Hydrogen interaction with transition metal surfaces such as those exposed by ruthenium (Ru) nanoparticles is critical in applications like hydrogen storage and catalytic processes such as Fischer–Tropsch, Haber–Bosch, and plastic waste hydrogenolysis. While the Ru(0001) surface is well-studied, hydrogen interaction with the Ru (101) and Ru (100) facets remains mostly underexplored. In this contribution, we use density functional theory calculations to investigate hydrogen adsorption and dissociation and provide insights into the adsorbed hydrogen role in catalytic polyolefin plastic hydrogenolysis.
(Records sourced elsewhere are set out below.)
### config.mk
export PLATFORM = sky130hd
export DESIGN_NAME = riff_wave_header_parser
export DESIGN_NICKNAME = d
export VERILOG_FILES = /design/src/rtl/rwhp_pkg.sv /design/src/rtl/rwhp_parse.sv /design/src/rtl/rwhp_result.sv /design/src/rtl/riff_wave_header_parser.sv
export SDC_FILE = /design/constraint.sdc
export NUM_CORES = 1
export LEC_CHECK = 0
export BUFFER_PORTS_ARGS = -buffer_cell sky130_fd_sc_hd__clkbuf_2
export CAP_MARGIN = 5
export CORE_UTILIZATION = 60
export CTS_CLUSTER_DIAMETER = 200
export DETAILED_ROUTE_END_ITERATION = 8
export PLACE_DENSITY = 0.84
export SETUP_SLACK_MARGIN = 0.3
export SLEW_MARGIN = 20
export SYNTH_ARGS = -nofsm -noshare
export SYNTH_HDL_FRONTEND = slang
export SYNTH_HIERARCHICAL = 1
export SYNTH_SLANG_ARGS = --single-unit
### constraint.sdc
create_clock -name clock -period 13.1 [get_ports clock]
set_clock_uncertainty 0.2 [all_clocks]
set_input_delay 2.62 -clock clock [delete_from_list [all_inputs] [get_ports clock]]
set_output_delay 2.62 -clock clock [all_outputs]
set_load 0.005 [all_outputs]
### src/rtl/rwhp_pkg.sv
// ----------------------------------------------------------------------------
// rwhp_pkg
// Types and constants shared by the WAV header parser modules.
// ----------------------------------------------------------------------------
package rwhp_pkg;

   // Chunk and file tags, as they sit in a 32-bit shift register after
   // four bytes have been shifted in from the right.
   localparam logic [31:0] TAG_RIFF = 32'h5249_4646;
   localparam logic [31:0] TAG_WAVE = 32'h5741_5645;
   localparam logic [31:0] TAG_DATA = 32'h6461_7461;

   localparam int MIN_LENGTH   = 44;   // canonical header length
   localparam int FIRST_CHUNK  = 12;   // first chunk header after RIFF/size/WAVE
   localparam int RIFF_TAG_END = 3;    // byte that completes "RIFF"
   localparam int WAVE_TAG_END = 11;   // byte that completes "WAVE"
   localparam int SAMPLE_BITS  = 16;   // only supported sample width

   // Byte places inside an 8-byte chunk header
   localparam int HDR_TAG_END = 3;
   localparam int HDR_SIZE_LO = 4;
   localparam int HDR_SIZE_HI = 7;
   localparam int HDR_BYTES   = 8;

   // Format bytes kept: channels (2), sample rate (4), bits per sample (2)
   localparam int FMT_BYTES = 8;

   localparam int RSP_TDATA_BITS = 136;

   // File offset of format byte lane k
   function automatic int fmt_byte_pos(input int k);
      int pos;
      if (k < 6) begin
         pos = 22 + k;
      end else begin
         pos = 34 + (k - 6);
      end
      return pos;
   endfunction

   typedef enum logic [2:0] {
      STATUS_OK        = 3'd0,
      STATUS_SHORT     = 3'd1,
      STATUS_BAD_TAG   = 3'd2,
      STATUS_NOT_16BIT = 3'd3,
      STATUS_NO_DATA   = 3'd4
   } status_type;

   typedef struct packed {
      logic [15:0] bits_per_sample;
      logic [31:0] sample_rate;
      logic [15:0] channel_count;
   } format_type;

   typedef struct packed {
      logic riff_ok;
      logic wave_ok;
      logic found;
   } snap_flags_type;

endpackage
We start our investigation by exploring all the unique surface and subsurface sites for hydrogen adsorption and dissociation and identify hcp and higher hollow as the most favorable atomic hydrogens adsorption sites on the Ru (101) and Ru (100) surfaces, respectively. We find that atomic hydrogen can easily migrate on these surfaces to achieve the most stable arrangement at different coverages. We then combine these findings with ab initio thermodynamics and microkinetic modeling to build surface phase diagrams, which show that both surfaces are fully hydrogenated under typical catalytic conditions. We then study how the presence of a full hydrogen coverage affects the adsorption and dehydrogenation of butane as a proxy for polyethylene, as these are the initial steps in the catalytic hydrogenolysis of polyolefin plastic waste. We find that the adsorption energy of butane decreases when the two surfaces are fully hydrogenated but adsorption remains favorable. We then investigate two possible mechanisms for the dehydrogenation step. The most favorable dehydrogenation mechanism involves the reaction of a surface hydrogen with an alkane hydrogen to produce H₂ gas and an adsorbed alkyl radical. However, both mechanisms have positive reaction free energies suggesting that polyolefin dehydrogenation will be slow on these surfaces.